I have a python script that's trying to interpret a trace of data written to and read from stdout and stdin, respectively. The problem is that this data is riddled with ANSI escapes I don't care about. These escapes are JSON encoded, so they look like "\033[A" and "\033]0;". I don't actually need to interpret the codes, but I do need to know how many characters are included in each (you'll notice the first sequence is 6 characters while the second is 7). Is there a straightforward way to filter out these codes from the strings I have?

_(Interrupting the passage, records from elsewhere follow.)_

File: src/rtl/uart_frame_fsm.sv
// uart_frame_fsm
// Buffers a FRAME_LEN-byte frame from the UART RX core (start gated by
// i_signal_arduino) and re-sends it byte by byte through the TX core using a
// start/done handshake. Flags inter-byte RX timeout and RX overrun.
//   i_clk, i_rst        : clock, synchronous active-high reset
//   i_rx_done/i_rx_data : RX byte strobe and data
//   i_tx_done           : TX core finished current byte
//   i_signal_arduino    : frame-start enable, looked at only in IDLE
//   o_reg_rx_en         : byte accepted this cycle (combinational)
//   o_tx_start          : start request to TX core
//   o_tx_data           : byte being sent
//   o_frame_data        : buffered frame, byte 0 in the LSBs
//   o_data_ready        : pulse, frame fully transmitted
//   o_frame_err         : pulse, RX inter-byte timeout
//   o_rx_overrun        : pulse, RX byte dropped while transmitting
//   o_busy              : controller not idle
//
// state    | meaning
// IDLE     | waiting for first byte with i_signal_arduino high
// RECEIVE  | collecting remaining bytes, gap timer running
// TRANSMIT | one-cycle tx start request for byte tx_idx
// WAIT     | waiting for i_tx_done of byte tx_idx
module uart_frame_fsm
    import uart_pkg::*;
#(
    parameter int DATA_W      = UART_DATA_W,
    parameter int FRAME_LEN   = 4,
    parameter int TIMEOUT_CYC = 50000
) (
    input  logic                        i_clk,
    input  logic                        i_rst,
    input  logic                        i_rx_done,
    input  logic [DATA_W-1:0]           i_rx_data,
    input  logic                        i_tx_done,
    input  logic                        i_signal_arduino,
    output logic                        o_reg_rx_en,
    output logic                        o_tx_start,
    output logic [DATA_W-1:0]           o_tx_data,
    output logic [FRAME_LEN*DATA_W-1:0] o_frame_data,
    output logic                        o_data_ready,
    output logic                        o_frame_err,
    output logic                        o_rx_overrun,
    output logic                        o_busy
);

    localparam int IW = $clog2(FRAME_LEN + 1);
    localparam int GW = $clog2(TIMEOUT_CYC);
    localparam logic [IW-1:0] IDX_LAST = IW'(FRAME_LEN - 1);
    localparam logic [GW-1:0] GAP_LAST = GW'(TIMEOUT_CYC - 1);

    uart_state_t w_state;
    uart_state_t w_state_nxt;
    logic [1:0]  w_state_q;

    logic [IW-1:0] r_rx_idx;
    logic [IW-1:0] r_tx_idx;
    logic [GW-1:0] r_gap;
    logic          r_data_ready;
    logic          r_frame_err;
    logic          r_rx_overrun;

    logic          w_capture;
    logic [IW-1:0] w_widx;

    registro_param #(.N(2)) u_state_reg (
        .i_clk (i_clk),
        .i_rst (i_rst),
        .i_en  (1'b1),
        .i_d   (w_state_nxt),
        .o_q   (w_state_q)
    );

    assign w_state = uart_state_t'(w_state_q);

    assign w_capture = i_rx_done &
                       (((w_state == IDLE) & i_signal_arduino) | (w_state == RECEIVE));
    assign w_widx    = (w_state == IDLE) ? '0 : r_rx_idx;

    uart_frame_buffer #(
        .DATA_W    (DATA_W),
        .FRAME_LEN (FRAME_LEN)
    ) u_buf (
        .i_clk   (i_clk),
        .i_rst   (i_rst),
        .i_we    (w_capture),
        .i_widx  (w_widx),
        .i_wdata (i_rx_data),
        .i_ridx  (r_tx_idx),
        .o_rdata (o_tx_data),
        .o_frame (o_frame_data)
    );

    always_comb begin
        w_state_nxt = w_state;
        unique case (w_state)
            IDLE: begin
                if (w_capture) begin
                    w_state_nxt = (FRAME_LEN == 1) ? TRANSMIT : RECEIVE;
                end
            end
            RECEIVE: begin
                // A byte arriving on the timeout cycle takes priority.
                if (i_rx_done) begin
                    if (r_rx_idx == IDX_LAST) begin
                        w_state_nxt = TRANSMIT;
                    end
                end else if (r_gap == GAP_LAST) begin
                    w_state_nxt = IDLE;
                end
            end
            TRANSMIT: w_state_nxt = WAIT;
            WAIT: begin
                if (i_tx_done) begin
                    w_state_nxt = (r_tx_idx == IDX_LAST) ? IDLE : TRANSMIT;
                end
            end
            default: w_state_nxt = IDLE;
        endcase
    end

    always_ff @(posedge i_clk) begin
        if (i_rst) begin
            r_rx_idx     <= '0;
            r_tx_idx     <= '0;
            r_gap        <= '0;
            r_data_ready <= 1'b0;
            r_frame_err  <= 1'b0;
            r_rx_overrun <= 1'b0;
        end else begin
            r_data_ready <= 1'b0;
            r_frame_err  <= 1'b0;
            r_rx_overrun <= i_rx_done & ((w_state == TRANSMIT) | (w_state == WAIT));
            unique case (w_state)
                IDLE: begin
                    r_gap <= '0;
                    if (w_capture) begin
                        r_rx_idx <= IW'(1);
                        r_tx_idx <= '0;
                    end
                end
                RECEIVE: begin
                    if (i_rx_done) begin
                        r_gap    <= '0;
                        r_rx_idx <= r_rx_idx + 1'b1;
                        if (r_rx_idx == IDX_LAST) begin
                            r_tx_idx <= '0;
                        end
                    end else if (r_gap == GAP_LAST) begin
                        r_gap       <= '0;
                        r_rx_idx    <= '0;
                        r_frame_err <= 1'b1;
                    end else begin
                        r_gap <= r_gap + 1'b1;
                    end
                end
                TRANSMIT: begin
                end
                WAIT: begin
                    if (i_tx_done) begin
                        if (r_tx_idx == IDX_LAST) begin
                            r_data_ready <= 1'b1;
                            r_rx_idx     <= '0;
                        end else begin
                            r_tx_idx <= r_tx_idx + 1'b1;
                        end
                    end
                end
                default: begin
                end
            endcase
        end
    end

    assign o_reg_rx_en  = w_capture;
    assign o_tx_start   = (w_state == TRANSMIT);
    assign o_busy       = (w_state != IDLE);
    assign o_data_ready = r_data_ready;
    assign o_frame_err  = r_frame_err;
    assign o_rx_overrun = r_rx_overrun;

endmodule
## config.mk

```make
export PLATFORM = sky130hd
export DESIGN_NAME = uart_tx_controller
export DESIGN_NICKNAME = d
export VERILOG_FILES = /design/src/rtl/uart_pkg.sv /design/src/rtl/tx_frame_builder.sv /design/src/rtl/uart_tx_controller.sv
export SDC_FILE = /design/constraint.sdc
export NUM_CORES = 1
export LEC_CHECK = 0
export ABC_AREA = 0
export BUFFER_PORTS_ARGS = -buffer_cell sky130_fd_sc_hd__buf_4
export CAP_MARGIN = 30
export CORE_MARGIN = 3
export CORE_UTILIZATION = 44
export DETAILED_ROUTE_END_ITERATION = 8
export GPL_TIMING_DRIVEN = 0
export PLACE_DENSITY_LB_ADDON = 0.15
export SYNTH_ARGS = -nofsm -noshare
export SYNTH_HDL_FRONTEND = slang
export SYNTH_HIERARCHICAL = 1
export SYNTH_SLANG_ARGS = --single-unit
```

## constraint.sdc

```tcl
create_clock -name clk -period 1.9 [get_ports clk]
set_input_delay 0.57 -clock clk [delete_from_list [all_inputs] [get_ports clk]]
set_output_delay 0.57 -clock clk [all_outputs]
set_load 0.02 [all_outputs]
```

## src/rtl/uart_pkg.sv

```systemverilog
// Shared constants, state type and parity helper for the UART transmit path.
package uart_pkg;
   localparam int   FRAME_BITS = 11;
   localparam logic START_BIT  = 1'b0;
   localparam logic STOP_BIT   = 1'b1;

   typedef enum logic {IDLE, SEND} tx_state_t;

   function automatic logic calc_parity(input logic [7:0] data, input logic odd);
      return odd ? ~^data : ^data;
   endfunction
endpackage

```

## src/rtl/tx_frame_builder.sv

```systemverilog
// Combinational frame assembly: {stop, parity, data[7:0], start}, start bit at index 0.
module tx_frame_builder
   import uart_pkg::*;
#(
   parameter bit PARITY_ODD = 1'b0
) (
   input  logic [7:0]            data_i,
   output logic [FRAME_BITS-1:0] frame_o
);
   assign frame_o = {STOP_BIT, calc_parity(data_i, PARITY_ODD), data_i, START_BIT};
endmodule

```

## src/rtl/uart_tx_controller.sv

```systemverilog
// UART transmitter: accepts one byte per handshake and shifts an 11-bit frame onto TxD.
module uart_tx_controller
   import uart_pkg::*;
#(
   parameter int unsigned BAUD_DIV   = 5208,
   parameter bit          PARITY_ODD = 1'b0
) (
   input  logic       clk,
   input  logic       reset,
   input  logic [7:0] tx_data,
   input  logic       tx_valid,
   output logic       tx_ready,
   output logic       tx_done,
   output logic       TxD,
   output logic       busy
);
   localparam int              CW       = (BAUD_DIV > 1) ? $clog2(BAUD_DIV) : 1;
   localparam logic [CW-1:0]   CNT_LAST = CW'(BAUD_DIV - 1);
   localparam logic [3:0]      BIT_LAST = 4'(FRAME_BITS - 1);

   tx_state_t             state_q, state_d;
   logic [CW-1:0]         cnt_q, cnt_d;
   logic [3:0]            bit_q, bit_d;
   logic [FRAME_BITS-1:0] frame_q, frame_d;
   logic [FRAME_BITS-1:0] frame_w;
   logic                  txd_q, txd_d;
   logic                  ready_q, ready_d;
   logic                  done_q, done_d;
   logic                  busy_q;
   logic                  accept;
   logic                  baud_wrap;
   logic                  last_bit;

   tx_frame_builder #(.PARITY_ODD(PARITY_ODD)) u_frame (
      .data_i  (tx_data),
      .frame_o (frame_w)
   );

   assign accept    = tx_valid && ready_q;
   assign baud_wrap = (cnt_q == CNT_LAST);
   assign last_bit  = (bit_q == BIT_LAST);

   always_ff @(posedge clk) begin
      if (reset) begin
         state_q <= IDLE;
         cnt_q   <= '0;
         bit_q   <= '0;
         frame_q <= '1;
         txd_q   <= 1'b1;
         ready_q <= 1'b1;
         done_q  <= 1'b0;
         busy_q  <= 1'b0;
      end else begin
         state_q <= state_d;
         cnt_q   <= cnt_d;
         bit_q   <= bit_d;
         frame_q <= frame_d;
         txd_q   <= txd_d;
         ready_q <= ready_d;
         done_q  <= done_d;
         busy_q  <= ~ready_d;
      end
   end

   always_comb begin
      state_d = state_q;
      case (state_q)
         IDLE:    if (accept) state_d = SEND;
         SEND:    if (baud_wrap && last_bit) state_d = IDLE;
         default: state_d = IDLE;
      endcase
   end

   // The frame register shifts right on every bit boundary, so TxD always
   // takes bit 1 of the current frame and ones fill in behind the stop bit.
   always_comb begin
      cnt_d   = cnt_q;
      bit_d   = bit_q;
      frame_d = frame_q;
      txd_d   = txd_q;
      ready_d = ready_q;
      done_d  = 1'b0;
      case (state_q)
         IDLE: begin
            if (accept) begin
               frame_d = frame_w;
               txd_d   = frame_w[0];
               ready_d = 1'b0;
               cnt_d   = '0;
               bit_d   = '0;
            end
         end
         SEND: begin
            if (baud_wrap) begin
               cnt_d = '0;
               if (last_bit) begin
                  bit_d   = '0;
                  frame_d = '1;
                  txd_d   = STOP_BIT;
                  ready_d = 1'b1;
                  done_d  = 1'b1;
               end else begin
                  bit_d   = bit_q + 4'd1;
                  frame_d = {STOP_BIT, frame_q[FRAME_BITS-1:1]};
                  txd_d   = frame_q[1];
               end
            end else begin
               cnt_d = cnt_q + 1'b1;
            end
         end
         default: begin
            txd_d   = 1'b1;
            ready_d = 1'b1;
         end
      endcase
   end

   assign TxD      = txd_q;
   assign tx_ready = ready_q;
   assign tx_done  = done_q;
   assign busy     = busy_q;
endmodule
```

可以将文章内容翻译成中文,广告屏蔽插件可能会导致该功能失效(如失效,请关闭广告屏蔽插件后再试):
由 翻译强力驱动
问题:
回答1:
The complete regexp for Control Sequences (aka ANSI Escape Sequences) is
/(\x9B|\x1B\[)[0-?]*[ -\/]*[@-~]/
Refer to ECMA-48 Section 5.4 and ANSI escape code
回答2:
Another variant:
def strip_ansi_codes(s): """ >>> import blessings >>> term = blessings.Terminal() >>> foo = 'hidden'+term.clear_bol+'foo'+term.color(5)+'bar'+term.color(255)+'baz' >>> repr(strip_ansi_codes(foo)) u'hiddenfoobarbaz' """ return re.sub(r'\x1b\[([0-9,A-Z]{1,2}(;[0-9]{1,2})?(;[0-9]{3})?)?[m|K]?', '', s)
回答3:
#!/usr/bin/env python import re ansi_pattern = '\033\[((?:\d|;)*)([a-zA-Z])' ansi_eng = re.compile(ansi_pattern) def strip_escape(string=''): lastend = 0 matches = [] newstring = str(string) for match in ansi_eng.finditer(string): start = match.start() end = match.end() matches.append(match) matches.reverse() for match in matches: start = match.start() end = match.end() string = string[0:start] + string[end:] return string if __name__ == '__main__': import sys import os lname = sys.argv[-1] fname = os.path.basename(__file__) if lname != fname: with open(lname, 'r') as fd: for line in fd.readlines(): print strip_escape(line).rstrip() else: USAGE = '%s ' % fname print USAGE
回答4:
This worked for me:
re.sub(r'\x1b\[[\d;]+m', '', s)
回答5:
It's far from perfect, but this regex may get you somwhere:
import re text = r'begin \033[A middle \033]0; end' print re.sub(r'\\[0-9]+(\[|\])[0-9]*;?[A-Z]?', '', text)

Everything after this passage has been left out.